Camilla Läckberg (Fjällbacka, 1974) nos presenta en Verdad o reto, una obra alejada de su registro habitual, la novela policiaca. Entre otras obras publicadas en España encontramos Alas de Plata (2021), El Mentalista (2022) y La Secta (2023), ambas en coautoría con el escritor Henrik Fexeus.
En este caso, la autora de novela negra nos invita a la fiesta de la noche de año nuevo de cuatro amigos, Liv, Martina, Max y Anton, quienes residen en Skuru, un bario burgués de Estocolmo y que se conocen desde la escuela primaria. Inicialmente, la fiesta de los jóvenes transcurre entre alcohol y el juego del Monopoly, pero a medida que avanza la noche el juego se va transformando en algo más peligroso, los jóvenes podrán elegir cuando caigan en la calle de otro jugador, entre pagar o elegir entre “verdad” o “reto” (a cada cual de ellos más descabellado en sus resultados).
Un juego que al principio parecerá inofensivo, pero que según van avanzando las páginas de la novela, el lector podrá encontrar cómo se desatan las confesiones de los cuatro amigos sobre sus secretos más íntimos. La autora va profundizando y desenterrando los secretos y mentiras que van saliendo a la luz para dar un giro inesperado en la vida de cada uno de ellos. Agresiones físicas y violaciones, familias en apariencia perfectas, que realmente están desunidas y desestructuradas.
La noche poco a poco se convierte en un drama personalizado en cada uno de los personajes a medida que vamos descubriendo sus verdades más ocultas y que, pese a su amistad, no habían podido liberar hasta ese momento. En paralelo, un papel esencial es desempeñado por las familias de cada uno de nuestros cuatro personajes, marcando el devenir de la historia de cada uno de ellos.

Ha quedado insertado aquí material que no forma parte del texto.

<file path="config.mk">
export PLATFORM = sky130hd
export DESIGN_NAME = ssdb_top
export DESIGN_NICKNAME = d
export VERILOG_FILES = /design/src/rtl/ssdb_pkg.sv /design/src/rtl/ssdb_asc_enc.sv /design/src/rtl/ssdb_top.sv
export VERILOG_INCLUDE_DIRS = /design/src /design/src/rtl
export SDC_FILE = /design/constraint.sdc
export NUM_CORES = 1
export LEC_CHECK = 0
export ABC_AREA = 1
export ABC_CLOCK_PERIOD_IN_PS = 5400
export BUFFER_PORTS_ARGS = -buffer_cell sky130_fd_sc_hd__buf_2
export CORE_MARGIN = 2
export CORE_UTILIZATION = 55
export CTS_BUF_LIST = sky130_fd_sc_hd__clkbuf_4
export DETAILED_ROUTE_END_ITERATION = 10
export MAX_ROUTING_LAYER = met4
export PLACE_DENSITY_LB_ADDON = 0.1
export SYNTH_ARGS = -nofsm -noshare
export SYNTH_HDL_FRONTEND = slang
export SYNTH_SLANG_ARGS = --single-unit
</file>
<file path="constraint.sdc">
create_clock -name REF_CLK -period 5.4 [get_ports REF_CLK]
set_input_delay 0.54 -clock REF_CLK [delete_from_list [all_inputs] [get_ports REF_CLK]]
set_output_delay 0.54 -clock REF_CLK [all_outputs]
set_load 0.1 [all_outputs]
</file>
<file path="src/rtl/ssdb_map.svh">
`ifndef SSDB_MAP_SVH
`define SSDB_MAP_SVH
`define SSDB_RESP_CURRENT 7'h70
`define SSDB_ADD_LEN      8'h0a
`define SSDB_SENSE_LEN    5'h12
`define SSDB_IDX_RESP     5'h00
`define SSDB_IDX_KEY      5'h02
`define SSDB_IDX_INFO0    5'h03
`define SSDB_IDX_INFO3    5'h06
`define SSDB_IDX_ADDLEN   5'h07
`define SSDB_IDX_RSV0     5'h08
`define SSDB_IDX_RSV3     5'h0b
`define SSDB_IDX_ASC      5'h0c
`define SSDB_IDX_QUAL     5'h0d
`define SSDB_IDX_FRU      5'h0e
`define SSDB_IDX_KSPEC    5'h0f
`define SSDB_IDX_KSPEC_HI 5'h10
`define SSDB_IDX_KSPEC_LO 5'h11
`define SSDB_KEY_RECOVERED 4'h1
`define SSDB_KEY_MEDIUM    4'h3
`define SSDB_KEY_HARDWARE  4'h4
`define SSDB_KEY_ILLEGAL   4'h5
`define SSDB_ASC_NONE      8'h00
`define SSDB_ASC_RESERVED  8'h01
`define SSDB_ASC_SEEK      8'h02
`define SSDB_ASC_WFAULT    8'h03
`define SSDB_ASC_NREADY    8'h04
`define SSDB_ASC_NOSEL     8'h05
`define SSDB_ASC_NOREF     8'h06
`define SSDB_ASC_COMM      8'h08
`define SSDB_ASC_HDRCHK    8'h10
`define SSDB_ASC_UNREAD    8'h11
`define SSDB_ASC_HDRMARK   8'h12
`define SSDB_ASC_DATAMARK  8'h13
`define SSDB_ASC_MISSING   8'h14
`define SSDB_ASC_CYLMIS    8'h15
`define SSDB_ASC_SYNCMARK  8'h16
`define SSDB_ASC_RECRETRY  8'h17
`define SSDB_ASC_RECECC    8'h18
`define SSDB_ASC_DEFLIST   8'h19
`define SSDB_ASC_PLISTLEN  8'h1a
`define SSDB_ASC_SYNCXFER  8'h1b
`define SSDB_RETRY_MAX     16'hffff
`define SSDB_RETRY_ONE     16'h0001
`endif

</file>
<file path="src/rtl/ssdb_pkg.sv">
package ssdb_pkg;
  typedef enum logic [4:0] {
    COND_NONE, COND_SEEK, COND_WRITE_FAULT, COND_NOT_READY, COND_NO_SELECT,
    COND_NO_REF_POS, COND_UNIT_COMM, COND_HDR_CHECK, COND_UNRECOV_READ,
    COND_HDR_MARK, COND_DATA_MARK, COND_BLOCK_MISSING, COND_CYL_MISMATCH,
    COND_SYNC_MARK, COND_RECOV_RETRY, COND_RECOV_ECC, COND_DEFECT_LIST,
    COND_PARAM_LEN, COND_SYNC_XFER
  } ssdb_cond_t;

  typedef struct packed {
    logic        info_valid;
    logic        ili;
    logic [3:0]  key;
    logic [31:0] info;
    ssdb_cond_t  cond;
    logic [7:0]  qualifier;
    logic [7:0]  replaceable_unit_code;
    logic        ptr_req;
    logic        cd;
    logic        bit_ptr_req;
    logic [2:0]  bit_ptr;
    logic [15:0] field_ptr;
  } ssdb_event_t;

  typedef struct packed {
    logic [7:0] data;
    logic [4:0] index;
    logic       last;
  } ssdb_byte_t;
endpackage

</file>
<file path="src/rtl/ssdb_asc_enc.sv">
`timescale 1ns/1ps
`default_nettype none
`include "ssdb_map.svh"
module ssdb_asc_enc (
  // Condition in
  input  wire ssdb_pkg::ssdb_cond_t cond,
  // Code out
  output logic [7:0]                asc
);
  import ssdb_pkg::*;

  always_comb begin
    unique case (cond)
      COND_NONE:          asc = `SSDB_ASC_NONE;
      COND_SEEK:          asc = `SSDB_ASC_SEEK;
      COND_WRITE_FAULT:   asc = `SSDB_ASC_WFAULT;
      COND_NOT_READY:     asc = `SSDB_ASC_NREADY;
      COND_NO_SELECT:     asc = `SSDB_ASC_NOSEL;
      COND_NO_REF_POS:    asc = `SSDB_ASC_NOREF;
      COND_UNIT_COMM:     asc = `SSDB_ASC_COMM;
      COND_HDR_CHECK:     asc = `SSDB_ASC_HDRCHK;
      COND_UNRECOV_READ:  asc = `SSDB_ASC_UNREAD;
      COND_HDR_MARK:      asc = `SSDB_ASC_HDRMARK;
      COND_DATA_MARK:     asc = `SSDB_ASC_DATAMARK;
      COND_BLOCK_MISSING: asc = `SSDB_ASC_MISSING;
      COND_CYL_MISMATCH:  asc = `SSDB_ASC_CYLMIS;
      COND_SYNC_MARK:     asc = `SSDB_ASC_SYNCMARK;
      COND_RECOV_RETRY:   asc = `SSDB_ASC_RECRETRY;
      COND_RECOV_ECC:     asc = `SSDB_ASC_RECECC;
      COND_DEFECT_LIST:   asc = `SSDB_ASC_DEFLIST;
      COND_PARAM_LEN:     asc = `SSDB_ASC_PLISTLEN;
      COND_SYNC_XFER:     asc = `SSDB_ASC_SYNCXFER;
      // Unused codes fall to zero, so 01 never appears
      default:            asc = `SSDB_ASC_NONE;
    endcase
  end
endmodule
`default_nettype wire

</file>
<file path="src/rtl/ssdb_top.sv">
`timescale 1ns/1ps
`default_nettype none
`include "ssdb_map.svh"
module ssdb_top (
  // Clock and reset
  input  wire logic                 REF_CLK,
  input  wire logic                 RST_N,
  // Command progress
  input  wire logic                 CMD_START,
  input  wire logic                 RETRY_STEP,
  input  wire logic [15:0]          RETRY_LIMIT,
  output logic                      RETRY_EXHAUSTED,
  // Event capture
  input  wire logic                 EVT_LOAD,
  input  wire ssdb_pkg::ssdb_event_t EVT,
  output logic                      EVT_READY,
  // Sense request
  input  wire logic                 REQ_START,
  input  wire logic [7:0]           ALLOC_LEN,
  output logic                      REQ_BUSY,
  output logic                      REQ_DONE,
  // Byte stream
  output logic                      BYTE_VALID,
  input  wire logic                 BYTE_READY,
  output ssdb_pkg::ssdb_byte_t      BYTE_OUT,
  // Status
  output logic [7:0]                SENSE_ASC,
  output logic                      POINTER_VALID_FLAG
);
  import ssdb_pkg::*;

  typedef enum logic {S_IDLE, S_SEND} ssdb_state_t;

  logic        rst_meta;
  logic        rst_n;
  ssdb_state_t state;
  logic [15:0] retry_count;
  logic [7:0]  enc_asc;
  logic        take_evt;
  logic        take_req;
  logic        advance;
  logic [4:0]  limit;
  logic [4:0]  next_limit;
  logic [4:0]  next_index;

  // Snapshot of the reported event
  logic        snap_info_valid;
  logic        snap_ili;
  logic [3:0]  snap_key;
  logic [31:0] snap_info;
  logic [7:0]  snap_asc;
  logic [7:0]  snap_qual;
  logic [7:0]  snap_unit;
  logic        pointer_valid_flag;
  logic        snap_cd;
  logic        bit_pointer_valid_flag;
  logic [2:0]  snap_bit_ptr;
  logic [15:0] snap_field_ptr;
  logic        key_specific_valid;
  logic [15:0] snap_retry;

  // Reset release through two stages; assertion stays asynchronous
  always_ff @(posedge REF_CLK or negedge RST_N) begin
    if (!RST_N) begin
      rst_meta <= 1'b0;
      rst_n    <= 1'b0;
    end else begin
      rst_meta <= 1'b1;
      rst_n    <= rst_meta;
    end
  end

  ssdb_asc_enc u_enc (
    .cond (EVT.cond),
    .asc  (enc_asc)
  );

  // Loads are refused while a transfer runs so the bytes never tear
  assign EVT_READY = (state == S_IDLE) && !REQ_START;
  assign take_evt  = EVT_LOAD && EVT_READY;
  assign take_req  = REQ_START && (state == S_IDLE);
  assign advance   = BYTE_VALID && BYTE_READY;
  assign REQ_BUSY  = (state == S_SEND);
  assign BYTE_VALID = (state == S_SEND);

  always_ff @(posedge REF_CLK or negedge rst_n) begin
    if (!rst_n) begin
      retry_count <= '0;
    end else if (CMD_START) begin
      retry_count <= RETRY_STEP ? `SSDB_RETRY_ONE : '0;
    end else if (RETRY_STEP && retry_count != `SSDB_RETRY_MAX) begin
      retry_count <= retry_count + `SSDB_RETRY_ONE;
    end
  end

  // Flags hitting the configured limit; saturates instead of wrapping
  always_ff @(posedge REF_CLK or negedge rst_n) begin
    if (!rst_n) begin
      RETRY_EXHAUSTED <= 1'b0;
    end else begin
      RETRY_EXHAUSTED <= !CMD_START && (retry_count >= RETRY_LIMIT);
    end
  end

  // Plain fields of the event
  always_ff @(posedge REF_CLK or negedge rst_n) begin
    if (!rst_n) begin
      snap_info_valid <= 1'b0;
      snap_ili        <= 1'b0;
      snap_key        <= '0;
      snap_info       <= '0;
      snap_asc        <= `SSDB_ASC_NONE;
      snap_qual       <= '0;
      snap_unit       <= '0;
    end else if (take_evt) begin
      snap_info_valid <= EVT.info_valid;
      snap_ili        <= EVT.ili;
      snap_key        <= EVT.key;
      snap_info       <= EVT.info_valid ? EVT.info : '0;
      snap_asc        <= enc_asc;
      snap_qual       <= EVT.qualifier;
      snap_unit       <= EVT.replaceable_unit_code;
    end
  end

  // Pointer fields; an invalid pointer is cleared rather than left stale
  always_ff @(posedge REF_CLK or negedge rst_n) begin
    if (!rst_n) begin
      pointer_valid_flag     <= 1'b0;
      snap_cd                <= 1'b0;
      bit_pointer_valid_flag <= 1'b0;
      snap_bit_ptr           <= '0;
      snap_field_ptr         <= '0;
    end else if (take_evt) begin
      pointer_valid_flag     <= EVT.ptr_req && (EVT.key == `SSDB_KEY_ILLEGAL);
      snap_cd                <= EVT.ptr_req && (EVT.key == `SSDB_KEY_ILLEGAL) && EVT.cd;
      bit_pointer_valid_flag <= EVT.ptr_req && (EVT.key == `SSDB_KEY_ILLEGAL)
                                && EVT.bit_ptr_req;
      snap_bit_ptr           <= (EVT.ptr_req && (EVT.key == `SSDB_KEY_ILLEGAL)
                                && EVT.bit_ptr_req) ? EVT.bit_ptr : '0;
      snap_field_ptr         <= (EVT.ptr_req && (EVT.key == `SSDB_KEY_ILLEGAL))
                                ? EVT.field_ptr : '0;
    end
  end

  // Retry count is taken at load time, so later retries do not leak in
  always_ff @(posedge REF_CLK or negedge rst_n) begin
    if (!rst_n) begin
      key_specific_valid <= 1'b0;
      snap_retry         <= '0;
    end else if (take_evt) begin
      key_specific_valid <= (EVT.key == `SSDB_KEY_RECOVERED)
                            || (EVT.key == `SSDB_KEY_MEDIUM)
                            || (EVT.key == `SSDB_KEY_HARDWARE);
      snap_retry         <= retry_count;
    end
  end

  assign SENSE_ASC          = snap_asc;
  assign POINTER_VALID_FLAG = pointer_valid_flag;

  // Byte image of the sense block
  function automatic logic [7:0] sense_byte(input logic [4:0] idx);
    logic [7:0] b;
    b = 8'h00;
    unique case (idx)
      `SSDB_IDX_RESP:      b = {snap_info_valid, `SSDB_RESP_CURRENT};
      `SSDB_IDX_KEY:       b = {2'b00, snap_ili, 1'b0, snap_key};
      `SSDB_IDX_INFO0:     b = snap_info[31:24];
      `SSDB_IDX_INFO0 + 5'h01: b = snap_info[23:16];
      `SSDB_IDX_INFO0 + 5'h02: b = snap_info[15:8];
      `SSDB_IDX_INFO3:     b = snap_info[7:0];
      `SSDB_IDX_ADDLEN:    b = `SSDB_ADD_LEN;
      `SSDB_IDX_ASC:       b = snap_asc;
      `SSDB_IDX_QUAL:      b = snap_qual;
      `SSDB_IDX_FRU:       b = snap_unit;
      `SSDB_IDX_KSPEC: begin
        if (pointer_valid_flag) begin
          b = {1'b1, snap_cd, 2'b00, bit_pointer_valid_flag, snap_bit_ptr};
        end else begin
          b = {key_specific_valid, 7'h00};
        end
      end
      `SSDB_IDX_KSPEC_HI: begin
        if (pointer_valid_flag) begin
          b = snap_field_ptr[15:8];
        end else if (key_specific_valid) begin
          b = snap_retry[15:8];
        end
      end
      `SSDB_IDX_KSPEC_LO: begin
        if (pointer_valid_flag) begin
          b = snap_field_ptr[7:0];
        end else if (key_specific_valid) begin
          b = snap_retry[7:0];
        end
      end
      default:             b = 8'h00;
    endcase
    return b;
  endfunction

  assign next_limit = (ALLOC_LEN > {3'b000, `SSDB_SENSE_LEN}) ? `SSDB_SENSE_LEN
                      : ALLOC_LEN[4:0];
  assign next_index = BYTE_OUT.index + 5'h01;

  // Transfer state
  always_ff @(posedge REF_CLK or negedge rst_n) begin
    if (!rst_n) begin
      state <= S_IDLE;
      limit <= '0;
    end else begin
      unique case (state)
        S_IDLE: begin
          if (take_req && next_limit != 5'h00) begin
            state <= S_SEND;
            limit <= next_limit;
          end
        end
        S_SEND: begin
          if (advance && BYTE_OUT.last) begin
            state <= S_IDLE;
          end
        end
      endcase
    end
  end

  always_ff @(posedge REF_CLK or negedge rst_n) begin
    if (!rst_n) begin
      BYTE_OUT <= '0;
    end else if (take_req) begin
      BYTE_OUT.data  <= sense_byte(`SSDB_IDX_RESP);
      BYTE_OUT.index <= `SSDB_IDX_RESP;
      BYTE_OUT.last  <= (next_limit == 5'h01);
    end else if (advance && !BYTE_OUT.last) begin
      BYTE_OUT.data  <= sense_byte(next_index);
      BYTE_OUT.index <= next_index;
      BYTE_OUT.last  <= (next_index + 5'h01 == limit);
    end
  end

  // A zero allocation still answers, with no bytes at all
  always_ff @(posedge REF_CLK or negedge rst_n) begin
    if (!rst_n) begin
      REQ_DONE <= 1'b0;
    end else begin
      REQ_DONE <= (take_req && next_limit == 5'h00) || (advance && BYTE_OUT.last);
    end
  end

  chk_add_len_fixed: assert property (
    @(posedge REF_CLK) disable iff (!rst_n)
    BYTE_VALID && BYTE_OUT.index == `SSDB_IDX_ADDLEN |-> BYTE_OUT.data == `SSDB_ADD_LEN)
    else $error("additional sense length not ten");

  chk_reserved_zero: assert property (
    @(posedge REF_CLK) disable iff (!rst_n)
    BYTE_VALID && BYTE_OUT.index >= `SSDB_IDX_RSV0 && BYTE_OUT.index <= `SSDB_IDX_RSV3
    |-> BYTE_OUT.data == 8'h00)
    else $error("reserved sense byte not zero");

  chk_info_gated: assert property (
    @(posedge REF_CLK) disable iff (!rst_n)
    BYTE_VALID && !snap_info_valid && BYTE_OUT.index >= `SSDB_IDX_INFO0
    && BYTE_OUT.index <= `SSDB_IDX_INFO3 |-> BYTE_OUT.data == 8'h00)
    else $error("information bytes set while invalid");

  chk_pointer_key: assert property (
    @(posedge REF_CLK) disable iff (!rst_n)
    pointer_valid_flag |-> snap_key == `SSDB_KEY_ILLEGAL)
    else $error("pointer valid without illegal request");

  chk_pointer_clear: assert property (
    @(posedge REF_CLK) disable iff (!rst_n)
    !pointer_valid_flag |-> !snap_cd && !bit_pointer_valid_flag && snap_field_ptr == '0)
    else $error("pointer fields left while flag clear");

  chk_bit_pointer: assert property (
    @(posedge REF_CLK) disable iff (!rst_n)
    take_evt ##1 bit_pointer_valid_flag |-> pointer_valid_flag && $past(EVT.bit_ptr_req))
    else $error("bit pointer valid without cause");

  chk_no_code_one: assert property (
    @(posedge REF_CLK) disable iff (!rst_n)
    take_evt |=> snap_asc != `SSDB_ASC_RESERVED)
    else $error("reserved sense code reported");

  chk_retry_msb: assert property (
    @(posedge REF_CLK) disable iff (!rst_n)
    BYTE_VALID && key_specific_valid && !pointer_valid_flag
    && BYTE_OUT.index == `SSDB_IDX_KSPEC_HI |-> BYTE_OUT.data == snap_retry[15:8])
    else $error("retry count high byte misplaced");

  chk_retry_step: assert property (
    @(posedge REF_CLK) disable iff (!rst_n)
    RETRY_STEP && !CMD_START && retry_count != `SSDB_RETRY_MAX
    |=> retry_count == $past(retry_count) + `SSDB_RETRY_ONE)
    else $error("retry not counted");

  chk_len_limit: assert property (
    @(posedge REF_CLK) disable iff (!rst_n)
    BYTE_VALID |-> BYTE_OUT.index < limit && limit <= `SSDB_SENSE_LEN)
    else $error("byte beyond allocation");

  chk_done_after: assert property (
    @(posedge REF_CLK) disable iff (!rst_n)
    advance && BYTE_OUT.last |=> REQ_DONE && !BYTE_VALID)
    else $error("transfer end not signalled");

  chk_cd_capture: assert property (
    @(posedge REF_CLK) disable iff (!rst_n)
    take_evt && EVT.ptr_req && EVT.key == `SSDB_KEY_ILLEGAL |=> snap_cd == $past(EVT.cd))
    else $error("command or data bit not captured");

  chk_field_ptr_load: assert property (
    @(posedge REF_CLK) disable iff (!rst_n)
    take_evt && EVT.ptr_req && EVT.key == `SSDB_KEY_ILLEGAL
    |=> snap_field_ptr == $past(EVT.field_ptr))
    else $error("field pointer not captured");

  chk_kspec_byte: assert property (
    @(posedge REF_CLK) disable iff (!rst_n)
    BYTE_VALID && !pointer_valid_flag && BYTE_OUT.index == `SSDB_IDX_KSPEC
    |-> BYTE_OUT.data == {key_specific_valid, 7'h00})
    else $error("key specific byte wrong");

  chk_qual_kept: assert property (
    @(posedge REF_CLK) disable iff (!rst_n)
    take_evt |=> snap_qual == $past(EVT.qualifier))
    else $error("qualifier not captured");

  chk_unit_kept: assert property (
    @(posedge REF_CLK) disable iff (!rst_n)
    take_evt |=> snap_unit == $past(EVT.replaceable_unit_code))
    else $error("replaceable unit code not captured");
endmodule
`default_nettype wire

</file>
# --- Yosys cells after proc, flatten, opt, wreduce, memory -nomap -nowiden ---
# Memories as Yosys holds them, arrays and structs flattened. A register that Yosys moved wholly into a read port is not among the register bits.
# Index checks and enable logic that the tools add are counted.
classes:
  bitwise_logic: 1
  div_mod_pow: 0
  n_addsub: 3
  mux: 18
  n_reduce_logical: 26
  multipliers: 0
  order_cmp: 2
  n_shift: 0
  eq_ne: 19
ops:
  columns: ["op", "count"]
  rows:
  - ["$pmux W8 S13", 1]
  - ["$mux W16", 3]
  - ["$mux W8", 5]
  - ["$mux W32", 1]
  - ["$mux W14", 2]
  - ["$eq A5 B3 Y1 const B", 4]
  - ["$eq A5 B4 Y1 const B", 4]
  - ["$add A16 B1 Y16 const B", 1]
  - ["$ge A16 B16 Y1", 1]
  - ["$ne A16 B16 Y1 const B", 1]
  - ["$logic_and A1 B1 Y1", 13]
  - ["$add A5 B1 Y5 const B", 2]
  - ["$eq A5 B2 Y1 const B", 2]
  - ["$eq A5 B5 Y1 const B", 2]
  - ["$logic_not A5 Y1", 2]
  - ["$eq A4 B3 Y1 const B", 2]
  - ["$gt A8 B5 Y1 const B", 1]
  - ["$eq A5 B1 Y1 const B", 1]
  - ["$eq A5 B5 Y1", 1]
  - ["$mux W5", 1]
  - ["$reduce_bool A5 Y1", 1]
  - ["$eq A4 B1 Y1 const B", 1]
  - ["$eq A4 B2 Y1 const B", 1]
  - ["$logic_not A1 Y1", 4]
  - ["other kinds (7)", 12]
totals:
  memories: 1
  mem_bits_ro: 160
  ramBits: 0
  latchBits: 0
  wordCells: 94
  in_bits: 112
  output_inout_bits: 28
  reg_bits: 141
memory_table:
  columns: ["name", "words", "width", "read_ports", "rd_ports_with_merged_regs", "wr", "line_no", "text"]
  rows:
  - ["(name not given)", 32, 5, 1, 1, 0, "ssdb_asc_enc.sv:13", "unique case (cond)"]

# --- Depth between registers and ports, before layout ---
depth:
  depth_word: 6
  ltp_mapped: 16
  depth_no_buf: 16

# --- Modules after synthesis ---
# A second synthesis with hierarchy kept.
hier_totals:
  cells_unflattened: 988
  area_unflattened_um2: 7589.8
by_module_without_submodules:
  columns: ["module", "seq_area_each_um2", "cells_each", "area_each_um2", "n_inst"]
  rows:
  - ["ssdb_top", 3528.4, 937, 7310.8, 1]
  - ["ssdb_asc_enc", 0.0, 51, 279.0, 1]

# --- Least setup slack after synthesis ---
# Ideal clock, no wire load.
synth_path:
  path_kind: "register to register"
  start: "register state (netlist: BYTE_VALID)"
  end: "register snap_cd"
  t_required_ns: 5.270
  t_arrival_ns: 3.150
  n_path_buf: 3
  path_stages_with_launch: 8
  setup_time_ns: 0.130
  synth_period_minus_slack_ns: 3.280
  slack_ns: 2.120
  cell_sequence: "dfrtp_1 -> nor2_1 -> nand2_1 -> buf_2 -> inv_1 -> buf_2 -> clkbuf_1 -> o21ai_0"
synth_between:
  elab_chain_len: 3
synth_rtl:
  columns: ["item", "line_no", "text"]
  rows:
  - ["start: declaration", "ssdb_top.sv:36", "ssdb_state_t state;"]
  - ["start signal: assignment", "ssdb_top.sv:210", "state <= S_IDLE;"]
  - ["start signal: assignment", "ssdb_top.sv:216", "state <= S_SEND;"]
  - ["start signal: assignment", "ssdb_top.sv:222", "state <= S_IDLE;"]
  - ["$not A1 Y1 (no source line)", null, null]
  - ["$logic_and A1 B1 Y1", "ssdb_top.sv:79", "assign EVT_READY = (state == S_IDLE) && !REQ_START;"]
  - ["net EVT_READY", "ssdb_top.sv:16", "output logic EVT_READY,"]
  - ["$logic_and A1 B1 Y1", "ssdb_top.sv:80", "assign take_evt = EVT_LOAD && EVT_READY;"]
  - ["end signal: assignment", "ssdb_top.sv:136", "snap_cd <= EVT.ptr_req && (EVT.key == `SSDB_KEY_ILLEGAL) && EVT.cd;"]
  - ["end: declaration", "ssdb_top.sv:55", "logic snap_cd;"]
# The timed path passes the listed nets, and every way through them passes these cells.
# A chain may end at the register's enable or synchronous reset.

# --- Worst setup path after layout ---
layout_path:
  start: "register state (netlist: BYTE_VALID)"
  end: "register snap_asc[3] (netlist: SENSE_ASC[3])"
layout_between:
  elab_chain_len: 3
layout_rtl:
  columns: ["item", "line_no", "text"]
  rows:
  - ["$not A1 Y1 (no source line)", null, null]
  - ["$logic_and A1 B1 Y1", "ssdb_top.sv:79", null]
  - ["$logic_and A1 B1 Y1", "ssdb_top.sv:80", null]
  - ["end: declaration", "ssdb_top.sv:51", "logic [7:0] snap_asc;"]
# No other way between the ends.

Läckberg muestra unos personajes ciertamente conflictivos, impregnados de la realidad social en la que conviven. Una vida plácida, cómoda y burguesa que identifica unas relaciones algo planas de unos personajes en cierta medida carentes de personalidad, pero que, en verdad, esconde una complejidad de la que subyace un sufrimiento escondido, mostrando como de cada golpe que han recibido se han rehecho fingiendo que no ha ocurrido nada, “como si hubiera caído un chubasco repentino que enseguida ha dado paso a un sol radiante” (p.85). El juego que les une aún más, los lleva a plantear un disparatado plan que ponga fin al sufrimiento de unos y a conseguir la venganza de otros, porque siempre son los cuatro, han crecido juntos, pero sobre todo en los últimos años, en los que han levantado una muralla entre ellos y el mundo exterior (p.40).
En definitiva, estamos ante una novela corta y sencilla de leer, en donde la trama sin mucha profundidad atrapa y sumerge al lector en el desarrollo de la misma. La autora fiel a su esencia narrativa, nos sumerge en la intriga que, finalmente, terminará mostrando las verdaderas precariedades de las personas dentro de sus relaciones familiares y sociales.